Provided records START
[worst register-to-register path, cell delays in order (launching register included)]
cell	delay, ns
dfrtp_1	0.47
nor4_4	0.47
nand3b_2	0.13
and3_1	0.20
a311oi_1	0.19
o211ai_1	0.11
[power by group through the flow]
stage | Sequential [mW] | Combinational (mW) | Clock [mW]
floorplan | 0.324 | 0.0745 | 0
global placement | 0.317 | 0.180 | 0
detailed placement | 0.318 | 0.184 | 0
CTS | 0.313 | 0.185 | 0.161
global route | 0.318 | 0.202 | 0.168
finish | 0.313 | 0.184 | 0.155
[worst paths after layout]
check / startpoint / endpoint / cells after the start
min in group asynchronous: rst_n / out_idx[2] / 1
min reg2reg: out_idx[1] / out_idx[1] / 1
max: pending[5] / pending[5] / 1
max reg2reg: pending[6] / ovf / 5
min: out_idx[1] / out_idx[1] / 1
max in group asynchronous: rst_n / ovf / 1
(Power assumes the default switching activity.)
## src/rtl/mdio_tlp_decoder.sv

```systemverilog
// rtl/mdio_tlp_decoder.sv - TRN RX sniffer turning MDIO-register MWr TLPs into stretched acc_en commands
module mdio_tlp_decoder #(
  parameter int          BAR_NUM      = 0,
  parameter int          BAR_APERTURE = 10,
  parameter logic [31:0] MDIO_OFFSET  = 32'h020,
  parameter int          EN_STRETCH   = 8
) (
  input  logic        trn_clk,
  input  logic        reset_n,
  input  logic [63:0] trn_rd,
  input  logic [7:0]  trn_rrem_n,
  input  logic        trn_rsof_n,
  input  logic        trn_reof_n,
  input  logic        trn_rsrc_rdy_n,
  input  logic        trn_rdst_rdy_n,
  input  logic [6:0]  trn_rbar_hit_n,
  output logic [31:0] acc_data,
  output logic        acc_en,
  output logic        acc_overrun
);

  // Counter holds EN_STRETCH+1 after a capture: one idle cycle before acc_en rises,
  // then EN_STRETCH high cycles. Nonzero means a new hit must be dropped.
  localparam int            CW   = $clog2(EN_STRETCH + 2);
  localparam logic [CW-1:0] LOAD = CW'(EN_STRETCH + 1);
  localparam logic [CW-1:0] ONE  = CW'(1);

  typedef enum logic [4:0] {
    IDLE = 5'b00001,
    H3   = 5'b00010,
    H4   = 5'b00100,
    D4   = 5'b01000,
    SKIP = 5'b10000
  } state_t;

  state_t                  state;
  logic [1:0]              rst_pipe;
  logic                    rst_n;
  logic [CW-1:0]           cnt;
  logic [BAR_APERTURE-1:2] addr_q;

  logic                    beat;
  logic                    sof_beat;
  logic                    hdr_match;
  logic                    cap_valid;
  logic [BAR_APERTURE-1:2] cap_off;
  logic [31:0]             cap_data;
  logic                    hit;
  logic [31:0]             cmd;
  logic                    unused_inputs;

  // Remainder and the other BAR-hit bits carry nothing this decoder needs.
  assign unused_inputs = ^{trn_rrem_n, trn_rbar_hit_n};

  // Reset asserts asynchronously and releases two clocks later, synchronous to trn_clk.
  always_ff @(posedge trn_clk or negedge reset_n) begin
    if (!reset_n) rst_pipe <= 2'b00;
    else          rst_pipe <= {rst_pipe[0], 1'b1};
  end

  assign rst_n = rst_pipe[1];

  assign beat     = !trn_rsrc_rdy_n && !trn_rdst_rdy_n;
  assign sof_beat = beat && !trn_rsof_n;

  // Single-DW, full-BE memory write (3DW or 4DW header) aimed at our BAR.
  assign hdr_match = trn_rd[62]
                  && (trn_rd[60:56] == 5'd0)
                  && (trn_rd[41:32] == 10'd1)
                  && (trn_rd[3:0]   == 4'hF)
                  && !trn_rbar_hit_n[BAR_NUM];

  // Select address offset and payload for the beat that completes a decoded write.
  always_comb begin
    cap_valid = 1'b0;
    cap_off   = '0;
    cap_data  = '0;
    if (beat && trn_rsof_n) begin
      case (state)
        H3: begin
          cap_valid = 1'b1;
          cap_off   = trn_rd[32+BAR_APERTURE-1:34];
          cap_data  = trn_rd[31:0];
        end
        D4: begin
          cap_valid = 1'b1;
          cap_off   = addr_q;
          cap_data  = trn_rd[63:32];
        end
        default: begin
          cap_valid = 1'b0;
        end
      endcase
    end
  end

  assign hit = cap_valid && (cap_off == MDIO_OFFSET[BAR_APERTURE-1:2]);

  // TLP payload is byte 0 first on the wire; the MDIO command wants it little-endian.
  assign cmd = {cap_data[7:0], cap_data[15:8], cap_data[23:16], cap_data[31:24]};

  // Header FSM, command capture, acc_en stretch and sticky overrun flag.
  always_ff @(posedge trn_clk or negedge rst_n) begin
    if (!rst_n) begin
      state       <= IDLE;
      addr_q      <= '0;
      cnt         <= '0;
      acc_data    <= '0;
      acc_en      <= 1'b0;
      acc_overrun <= 1'b0;
    end else begin
      if (cnt != '0) cnt <= cnt - ONE;
      acc_en <= (cnt > ONE);

      if (hit) begin
        if (cnt == '0) begin
          acc_data <= cmd;
          cnt      <= LOAD;
        end else begin
          acc_overrun <= 1'b1;
        end
      end

      if (sof_beat) begin
        if (hdr_match)        state <= trn_rd[61] ? H4 : H3;
        else if (trn_reof_n)  state <= SKIP;
        else                  state <= IDLE;
      end else if (beat) begin
        case (state)
          H3:      state <= IDLE;
          H4: begin
            addr_q <= trn_rd[BAR_APERTURE-1:2];
            state  <= D4;
          end
          D4:      state <= IDLE;
          SKIP:    if (!trn_reof_n) state <= IDLE;
          default: state <= IDLE;
        endcase
      end
    end
  end

endmodule

```
$ cat config.mk
export PLATFORM = sky130hd
export DESIGN_NAME = ets_frame_reader_flat
export DESIGN_NICKNAME = d
export VERILOG_FILES = /design/src/rtl/ets_frame_reader_pkg.sv /design/src/rtl/ets_frame_reader_if.sv /design/src/rtl/ets_frame_reader_fifo.sv /design/src/rtl/ets_frame_reader.sv /design/src/flat_wrapper.sv
export SDC_FILE = /design/constraint.sdc
export NUM_CORES = 1
export LEC_CHECK = 0
export BUFFER_PORTS_ARGS = -buffer_cell sky130_fd_sc_hd__buf_2
export CAP_MARGIN = 20
export CORE_MARGIN = 5
export CORE_UTILIZATION = 25
export CTS_CLUSTER_DIAMETER = 80
export CTS_CLUSTER_SIZE = 28
export DETAILED_ROUTE_END_ITERATION = 8
export GPL_ROUTABILITY_DRIVEN = 0
export GPL_TIMING_DRIVEN = 1
export SYNTH_ARGS = -nofsm -noshare
export SYNTH_HDL_FRONTEND = slang
export SYNTH_SLANG_ARGS = --single-unit
$ cat constraint.sdc
create_clock -name sys_clk -period 9.3 [get_ports sys_clk]
set_clock_uncertainty 0.2 [all_clocks]
set_input_delay 1.86 -clock sys_clk [delete_from_list [all_inputs] [get_ports sys_clk]]
set_output_delay 1.86 -clock sys_clk [all_outputs]
set_load 0.01 [all_outputs]
$ cat src/rtl/ets_frame_reader_pkg.sv
// ets_pkg: shared state encoding and constants for the ETS frame reader.
// ETS_HDR_MAGIC is only consumed when ETS_FRAME_HEADER_EN is defined.
package ets_pkg;

  localparam int unsigned ETS_NUM_TAPS  = 616;
  localparam logic [15:0] ETS_HDR_MAGIC = 16'hE75A;

  typedef enum logic [1:0] {
    IDLE   = 2'd0,
    HEADER = 2'd1,
    READ   = 2'd2,
    DRAIN  = 2'd3
  } ets_state_t;

endpackage

$ cat src/rtl/ets_frame_reader_if.sv
// ets_frame_reader_if: triple-buffer read port plus the AXI4-Stream output.
// master = the frame reader, slave = buffer/packetiser side.
interface ets_frame_reader_if #(
  parameter int ADDR_W = 10,
  parameter int DATA_W = 32
);
  logic              r_valid;
  logic [ADDR_W-1:0] raddr;
  logic              r_occur;
  logic [DATA_W-1:0] rdata;
  logic [DATA_W-1:0] m_axis_tdata;
  logic              m_axis_tvalid;
  logic              m_axis_tready;
  logic              m_axis_tlast;

  modport master (
    input  r_valid, rdata, m_axis_tready,
    output raddr, r_occur, m_axis_tdata, m_axis_tvalid, m_axis_tlast
  );

  modport slave (
    output r_valid, rdata, m_axis_tready,
    input  raddr, r_occur, m_axis_tdata, m_axis_tvalid, m_axis_tlast
  );
endinterface

$ cat src/rtl/ets_frame_reader_fifo.sv
// ets_skid_fifo2: two-entry {data, last} FIFO; entry 0 is the head and
// drives the stream outputs directly, so the output is fully registered.
module ets_skid_fifo2 #(
  parameter int DATA_W = 32
) (
  input  logic              sys_clk,
  input  logic              reset_n,
  input  logic              push,
  input  logic [DATA_W-1:0] push_data,
  input  logic              push_last,
  output logic              out_valid,
  input  logic              out_ready,
  output logic [DATA_W-1:0] out_data,
  output logic              out_last,
  output logic [1:0]        count
);

  logic [DATA_W-1:0] data0, data1;
  logic              last0, last1;
  logic [1:0]        cnt;
  logic              pop;

  assign pop       = out_valid & out_ready;
  assign out_valid = (cnt != 2'd0);
  assign out_data  = data0;
  assign out_last  = last0 & out_valid;
  assign count     = cnt;

  // Storage update: shift toward the head on pop, fill the first free slot on push.
  always_ff @(posedge sys_clk) begin
    if (!reset_n) begin
      data0 <= '0;
      data1 <= '0;
      last0 <= 1'b0;
      last1 <= 1'b0;
      cnt   <= 2'd0;
    end else begin
      case ({push, pop})
        2'b10: begin
          if (cnt == 2'd0) begin
            data0 <= push_data;
            last0 <= push_last;
            cnt   <= 2'd1;
          end else if (cnt == 2'd1) begin
            data1 <= push_data;
            last1 <= push_last;
            cnt   <= 2'd2;
          end
        end
        2'b01: begin
          data0 <= data1;
          last0 <= last1;
          cnt   <= cnt - 2'd1;
        end
        2'b11: begin
          if (cnt == 2'd1) begin
            data0 <= push_data;
            last0 <= push_last;
          end else begin
            data0 <= data1;
            last0 <= last1;
            data1 <= push_data;
            last1 <= push_last;
          end
        end
        default: ;
      endcase
    end
  end

endmodule

$ cat src/rtl/ets_frame_reader.sv
// ets_frame_reader: reads one complete NUM_TAPS-word frame out of the ETS
// triple buffer and streams it as an AXI4-Stream packet with tlast.
// Optional macro ETS_FRAME_HEADER_EN prepends a {magic, frame_cnt} header beat.
//
// state  | meaning
// IDLE   | waiting for en & r_valid; raddr parked at 0
// HEADER | emitting the header beat (ETS_FRAME_HEADER_EN only)
// READ   | issuing reads 0..NUM_TAPS-1, one per cycle when the FIFO has room
// DRAIN  | all reads issued; waiting for the tlast beat to be accepted
module ets_frame_reader
  import ets_pkg::*;
#(
  parameter int NUM_TAPS = ETS_NUM_TAPS,
  parameter int ADDR_W   = 10,
  parameter int DATA_W   = 32
) (
  input  logic                sys_clk,
  input  logic                reset_n,
  input  logic                en,
  ets_frame_reader_if.master  bus,
  output logic                frame_done,
  output logic [15:0]         frame_cnt
);

  localparam logic [ADDR_W-1:0] LAST_ADDR = ADDR_W'(NUM_TAPS - 1);

  ets_state_t        state;
  logic [ADDR_W-1:0] raddr_q;
  logic              inflight;
  logic              inflight_last;
  logic [1:0]        fifo_count;
  logic              fifo_valid;
  logic [DATA_W-1:0] fifo_data;
  logic              fifo_last;
  logic              pop;
  logic [2:0]        occupancy;
  logic              has_space;
  logic              issue;
  logic              read_issue;
  logic [DATA_W-1:0] push_data;

  // Words stored plus the one in flight, minus the one leaving this cycle,
  // must stay below 2 so a new issue can never overflow the FIFO.
  assign pop       = fifo_valid & bus.m_axis_tready;
  assign occupancy = {1'b0, fifo_count} + {2'b00, inflight} - {2'b00, pop};
  assign has_space = (occupancy < 3'd2);

`ifdef ETS_FRAME_HEADER_EN
  logic inflight_hdr;

  assign issue     = ((state == READ) || (state == HEADER)) && has_space;
  assign push_data = inflight_hdr ? DATA_W'({ETS_HDR_MAGIC, frame_cnt}) : bus.rdata;

  // Header slot marker travels alongside the in-flight flag.
  always_ff @(posedge sys_clk) begin
    if (!reset_n) inflight_hdr <= 1'b0;
    else          inflight_hdr <= issue && (state == HEADER);
  end
`else
  assign issue     = (state == READ) && has_space;
  assign push_data = bus.rdata;
`endif

  // r_occur depends on this cycle's pop, so it is decoded rather than registered.
  assign read_issue = issue && (state == READ);

  assign bus.raddr         = raddr_q;
  assign bus.r_occur       = read_issue;
  assign bus.m_axis_tdata  = fifo_data;
  assign bus.m_axis_tvalid = fifo_valid;
  assign bus.m_axis_tlast  = fifo_last;

  // Sequencer: state, read address, in-flight tracking and frame bookkeeping.
  always_ff @(posedge sys_clk) begin
    if (!reset_n) begin
      state         <= IDLE;
      raddr_q       <= '0;
      inflight      <= 1'b0;
      inflight_last <= 1'b0;
      frame_done    <= 1'b0;
      frame_cnt     <= 16'd0;
    end else begin
      inflight      <= issue;
      inflight_last <= read_issue && (raddr_q == LAST_ADDR);
      frame_done    <= 1'b0;
      case (state)
        IDLE: begin
          if (en && bus.r_valid) begin
            raddr_q <= '0;
`ifdef ETS_FRAME_HEADER_EN
            state   <= HEADER;
`else
            state   <= READ;
`endif
          end
        end
`ifdef ETS_FRAME_HEADER_EN
        HEADER: begin
          if (issue) state <= READ;
        end
`endif
        READ: begin
          if (issue) begin
            if (raddr_q == LAST_ADDR) state <= DRAIN;
            else                      raddr_q <= raddr_q + 1'b1;
          end
        end
        DRAIN: begin
          if (pop && fifo_last) begin
            frame_done <= 1'b1;
            frame_cnt  <= frame_cnt + 16'd1;
            raddr_q    <= '0;
            state      <= IDLE;
          end
        end
        default: state <= IDLE;
      endcase
    end
  end

  ets_skid_fifo2 #(.DATA_W(DATA_W)) u_fifo (
    .sys_clk   (sys_clk),
    .reset_n   (reset_n),
    .push      (inflight),
    .push_data (push_data),
    .push_last (inflight_last),
    .out_valid (fifo_valid),
    .out_ready (bus.m_axis_tready),
    .out_data  (fifo_data),
    .out_last  (fifo_last),
    .count     (fifo_count)
  );

endmodule
$ cat src/flat_wrapper.sv
// flat-port wrapper written by rule: the top's interface ports become plain ports
module ets_frame_reader_flat import ets_pkg::*;
#(
  parameter int NUM_TAPS = ETS_NUM_TAPS,
  parameter int ADDR_W   = 10,
  parameter int DATA_W   = 32
)
  (sys_clk, reset_n, en, frame_done, frame_cnt, bus_r_valid, bus_rdata, bus_m_axis_tready, bus_raddr, bus_r_occur, bus_m_axis_tdata, bus_m_axis_tvalid, bus_m_axis_tlast);
  ets_frame_reader_if #(.ADDR_W(ADDR_W), .DATA_W(DATA_W)) bus_i ();
  input  logic sys_clk;
  input  logic reset_n;
  input  logic en;
  output logic frame_done;
  output logic [15:0] frame_cnt;
  input wire logic [$bits(bus_i.r_valid)-1:0] bus_r_valid;
  input wire logic [$bits(bus_i.rdata)-1:0] bus_rdata;
  input wire logic [$bits(bus_i.m_axis_tready)-1:0] bus_m_axis_tready;
  output wire logic [$bits(bus_i.raddr)-1:0] bus_raddr;
  output wire logic [$bits(bus_i.r_occur)-1:0] bus_r_occur;
  output wire logic [$bits(bus_i.m_axis_tdata)-1:0] bus_m_axis_tdata;
  output wire logic [$bits(bus_i.m_axis_tvalid)-1:0] bus_m_axis_tvalid;
  output wire logic [$bits(bus_i.m_axis_tlast)-1:0] bus_m_axis_tlast;
  assign bus_i.r_valid = bus_r_valid;
  assign bus_i.rdata = bus_rdata;
  assign bus_i.m_axis_tready = bus_m_axis_tready;
  assign bus_raddr = bus_i.raddr;
  assign bus_r_occur = bus_i.r_occur;
  assign bus_m_axis_tdata = bus_i.m_axis_tdata;
  assign bus_m_axis_tvalid = bus_i.m_axis_tvalid;
  assign bus_m_axis_tlast = bus_i.m_axis_tlast;
  ets_frame_reader #(.NUM_TAPS(NUM_TAPS), .ADDR_W(ADDR_W), .DATA_W(DATA_W)) u_core (.sys_clk(sys_clk), .reset_n(reset_n), .en(en), .bus(bus_i), .frame_done(frame_done), .frame_cnt(frame_cnt));
endmodule
After elaboration in Yosys (flattened, before gate mapping)
Index checks and enable logic that the tools add are counted.
- add/subtract/negate cells: 5
- order comparisons: 1
- equality and inequality tests: 16
- muxes and demuxes: 26
- bitwise gates (word level): 2
- reductions and logical operators: 19
- operators with widths (kind ; number):
    $mux 32 ; 4
    $pmux 32 s3 ; 1
    $pmux 32 s2 ; 1
    $mux 10 ; 4
    $pmux 10 s3 ; 1
    $add 16x1->16 const B ; 1
    $mux 2 ; 6
    $add 10x1->10 const B ; 1
    $eq 10x10->1 const B ; 1
    $ne 2x2->1 const B ; 5
    $eq 2x2->1 const B ; 4
    $reduce_and 2->1 ; 4
    $ne 2x1->1 const B ; 3
    $pmux 2 s3 ; 1
    $reduce_bool 2->1 ; 3
    $reduce_bool 3->1 ; 2
    $logic_and 1x1->1 ; 5
    $mux 1 ; 5
    $reduce_and 5->1 ; 1
    $eq 2x1->1 const B ; 2
    $logic_not 2->1 ; 2
    $pmux 2 s2 ; 1
    $reduce_and 4->1 ; 1
    $add 2x1->3 ; 1
    8 further kinds ; 9
- flip-flop bits (word level): 99
- output and inout bits: 62

Depth between registers and ports, before layout
Gate-level depths: netlist of the first run.
- depth after elaboration: 7
- mapped depth: 11
- mapped depth without buffers: 10

Modules after synthesis
Synthesis of the first run repeated with hierarchy kept, for this count alone.
- cell total of the unflattened synthesis: 531
- area total of the unflattened synthesis: 4468.0 um2
- modules (own cells, without submodules) (module ; instances ; cells each ; area each (um2) ; sequential area each (um2)):
    ets_skid_fifo2 ; 1 ; 342 ; 2879.0 ; 1361.3
    ets_frame_reader ; 1 ; 189 ; 1589.0 ; 620.6

Worst setup path before layout of the first run
No wires, ideal clock.
- path kind: input to output
- start: in bus_m_axis_tready
- end: out bus_r_occur
- arrival time: 3.530 ns
- required time: 7.240 ns
- setup slack: 3.710 ns
- stages on the path: 7
- buffers on the path: 0
- path through: nor2b_1 -> ha_1 -> nand2b_1 -> fa_1 -> xnor2_1 -> nand2_1 -> nor2_1
- cells in the longest elaborated chain, start to end: 5
- RTL lines (item ; RTL line ; source):
    from (decl) ; flat_wrapper.sv:17 ; input wire logic [$bits(bus_i.m_axis_tready)-1:0] bus_m_axis_tready;
    $and 1x1->1 ; ets_frame_reader.sv:44 ; assign pop = fifo_valid & bus.m_axis_tready;
    $sub 3x1->3 ; ets_frame_reader.sv:45 ; assign occupancy = {1'b0, fifo_count} + {2'b00, inflight} - {2'b00, pop};
    $lt 3x2->1 ; ets_frame_reader.sv:46 ; assign has_space = (occupancy < 3'd2);
    $logic_and 1x1->1 ; ets_frame_reader.sv:60 ; assign issue = (state == READ) && has_space;
    $logic_and 1x1->1 ; ets_frame_reader.sv:65 ; assign read_issue = issue && (state == READ);
    to (decl) ; flat_wrapper.sv:19 ; output wire logic [$bits(bus_i.r_occur)-1:0] bus_r_occur;
No other way between the ends.

Worst setup path in the final report of the first run
Ends and elaborated chain as after synthesis.

==> flow_metrics.env, run 1 <==
export IMPL_numClockSinks=99
export IMPL_rows=48
export IMPL_period_needed_ns=6.14
export IMPL_p_int_mw=0.968
export IMPL_initial_core_util=0.256
export IMPL_fp_dieArea_sq_um=20400
export IMPL_p_total_mw=1.55
export IMPL_grt_pass1_wl_um=21300
export IMPL_clk_pin_slew_ns=0.07
export IMPL_dr_first_iter_drc_count=283
export IMPL_combPwrFrac=0.367
export IMPL_slew_headroom=0.371
export IMPL_clockBufferDepth=2
export IMPL_synth_edf_count=0
export IMPL_yosysWarnings=0
export IMPL_root_buffer="clkbuf_16"
export IMPL_tightest_slew_ns=0.944
export IMPL_yosysSeqAreaShare=0.448
export IMPL_p_leak_nw=2.05
export IMPL_end_kind="output pin"
export IMPL_hp_class="flip-flop to flip-flop"
export IMPL_globalRoute_totalOverflow=0
export IMPL_drv_cap=0
export IMPL_core_area_sq_um=17300
export IMPL_cts_tree="built"
export IMPL_synthCells=526
export IMPL_synth_seq_cells=99
export IMPL_synth_common_cells="99 x dfxtp_1, 51 x a21oi_1, 49 x nor2_1"
export IMPL_dp_hpwl_um=8210
export IMPL_status="complete, no violations"
export IMPL_cts_made_buffers=9
export IMPL_holdWs_ns=0.265
export IMPL_yosysTopAreaCellShare=0.448
export IMPL_ctsHoldBuffers=0
export IMPL_drive_above_1_share=0.220
export IMPL_dr_pass1_iters=4
export IMPL_peakVddDrop_uv=125
export IMPL_syn_area_sq_um=4420
export IMPL_via_per_inst=5.14
export IMPL_fp_dieH_um=143
export IMPL_syn_to_final_growth_pct=22.7
export IMPL_avgSynthCellArea_sq_um=8.40
export IMPL_antenna_found_initial=0
export IMPL_yosys_area_top_type="dfxtp_1"
export IMPL_clock_insertion_delay_worst_skew_ns=0.35
export IMPL_setup_tns_ns=0
export IMPL_ioPinCount=99
export IMPL_antenna_cells=0
export IMPL_wl_um=13000
export IMPL_synthDistinctLibCells=56
export IMPL_worstSetupStartpointType="primary input"
export IMPL_synth_most_common_cell="dfxtp_1"
export IMPL_rsz0062_at_grt="false"
export IMPL_switching_share=0.376
export IMPL_die_x_um=143
export IMPL_slew_violations=0
export IMPL_wl_per_cell_um=15.6
export IMPL_post_cts_buffers=0
export IMPL_synth_area_leaders="dfxtp_1 45%, a221oi_1 6.5%, a21oi_1 5.8%, nand3_1 4.9%, o21ai_0 4.4%"
export IMPL_track_usage=0.129
export IMPL_p_switching_mw=0.582
export IMPL_ys_flop_type="dfxtp_1"
export IMPL_critPathMaxFanout=13
export IMPL_fillers=1857
export IMPL_htree_levels=3
export IMPL_worstSetupPathType="primary input to output pin"
export IMPL_finalSetupViolCount=0
export IMPL_grt_max_degree=86
export IMPL_finalCritPeriodShare=0.660
export IMPL_port_buffers=98
export IMPL_grt_pass1_vias=4020
export IMPL_drc=0
export IMPL_fmax_mhz=163
export IMPL_worstPathArrival_ns=4.08
export IMPL_async_reset_ff_frac=0
export IMPL_power_frac_seq=0.360
export IMPL_power_density_nw_per_um2=286
export IMPL_cts_resized=0
export IMPL_nNetsFinal=645
export IMPL_power_frac_clock=0.273
export IMPL_syn_nets=571
export IMPL_drtAntennaViolNets=0
export IMPL_vias=4268
export IMPL_critPathRequiredTime_ns=7.24
export IMPL_hold_viol_final=0
## cell usage in the layout (no fill, tap or decap), types with 2 or more instances in the layout
cell	instances
and2_1	2
nand4_1	10
nor3_1	38
ha_1	7
buf_4	8
o31ai_1	6
and3_1	6
inv_6	2
clkbuf_16	9
or3_1	5
bufinv_16	2
a221o_1	3
a2bb2oi_1	2
dfxtp_1	99
o221a_2	2
nand2_1	18
a221oi_1	33
nand3b_1	3
xnor2_1	2
a21oi_1	49
inv_1	10
and4_1	3
xor2_1	6
a21o_1	2
nor4_1	2
buf_2	98
nand3_1	43
or4_1	5
a21oi_2	2
a31oi_1	4
nand2b_1	6
nor2_1	48
nor2b_1	4
o21ai_0	39
clkbuf_8	2
## state kept, by name, indices dropped and copies added, names as in the netlist
name / cells
u_core.u_fifo.data1: 32
u_core.u_fifo.out_data: 32
u_core.frame_cnt: 16
u_core.bus.raddr: 10
u_core.state: 2
u_core.u_fifo.count: 2
u_core.frame_done: 1
u_core.inflight: 1
u_core.inflight_last: 1
u_core.u_fifo.last0: 1
u_core.u_fifo.last1: 1
## per-stage QoR
step	utilization	setup slack, ns	area, sq um	instances
after floorplan	-	3.71	4420	526
after global placement	0.294	3.23	5090	814
after detailed placement	0.294	3.16	5090	814
after CTS	0.314	3.16	5420	830
after global routing	0.314	2.97	5420	830
final	0.314	3.16	5420	830
## power groups by stage
stage,logic [mW],clock network (mW),registers [mW]
floorplan,0.348,0,0.592
global placement,0.574,0,0.567
detailed placement,0.575,0,0.567
CTS,0.577,0.439,0.559
global route,0.638,0.455,0.569
finish,0.569,0.423,0.558
## worst max-delay path, cell delays in order
cell,delay [ns]
buf_2,0.22
nor2b_1,0.38
ha_1,0.30
nand2b_1,0.15
fa_1,0.38
xnor2_1,0.29
nand2_1,0.23
nor2_1,0.13
buf_2,0.14
## kinds of logic (layout without fill, tap and decap cells)
logic type | count (synthesis) | count (layout) | synth area share
flip-flops | 99 | 99 | 0.448
multiplexers | 1 | 1 | 0.00226
buffers and inverters | 54 | 133 | 0.0495
AO/OA/AOI/OAI | 152 | 152 | 0.221
XOR/XNOR | 8 | 8 | 0.0159
adder cells (fa/ha/maj) | 8 | 8 | 0.0243
AND/OR/NAND/NOR | 204 | 204 | 0.239
## metal layers
layer	up-vias	wire length (um)	GRT usage
met5	-	0	0
met1	2030	6130	0.175
met4	0	146	0.0360
met2	126	5820	0.201
li1	2100	-	-
met3	12	889	0.0365
## area by class of cell
cell class	count	area [sq um]	share of cell area
Inverter	11	41.3	0.00761
Multi-Input combinational cell	373	2230	0.412
Timing Repair Buffer	106	551	0.102
Clock inverter	4	77.6	0.0143
Clock buffer	12	256	0.0473
Sequential cell	99	1980	0.365
Tap cell	225	282	0.0519
## worst paths after layout
check                          start                      end  slack, ns  depth (start not counted)
min          u_core.u_fifo.data1[23]  u_core.u_fifo.data1[23]       0.26                          2
min reg2reg  u_core.u_fifo.data1[23]  u_core.u_fifo.data1[23]       0.26                          2
max reg2reg   u_core.u_fifo.count[0]      u_core.bus.raddr[7]       5.76                         10
max                bus_m_axis_tready              bus_r_occur       3.16                          9
Power figures use the tool's default switching activity.
==> run 2: changes to the inputs <==
==> constraint.sdc (replaced) <==
create_clock -name sys_clk -period 6.3 [get_ports sys_clk]
set_clock_uncertainty 0.2 [all_clocks]
set_input_delay 1.26 -clock sys_clk [delete_from_list [all_inputs] [get_ports sys_clk]]
set_output_delay 1.26 -clock sys_clk [all_outputs]
set_load 0.01 [all_outputs]
==> run 2 against run 1 <==
- routed wire length up 1.2%
- sequential share of layout area up 0.29 points
- count of clock-buffer cells in the layout down 2
- flip-flop and latch count unchanged
- non-clock buffer count unchanged
- utilization down 0.25 points
- clock power up 32%
- critical path type unchanged
- largest cell class unchanged
- highest routed layer is now met5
Provided records END
> [Work order] From the material above, copy every line that has the word "SKIP" in it.

> [Solution to this task]
    SKIP = 5'b10000
        else if (trn_reof_n)  state <= SKIP;
          SKIP:    if (!trn_reof_n) state <= IDLE;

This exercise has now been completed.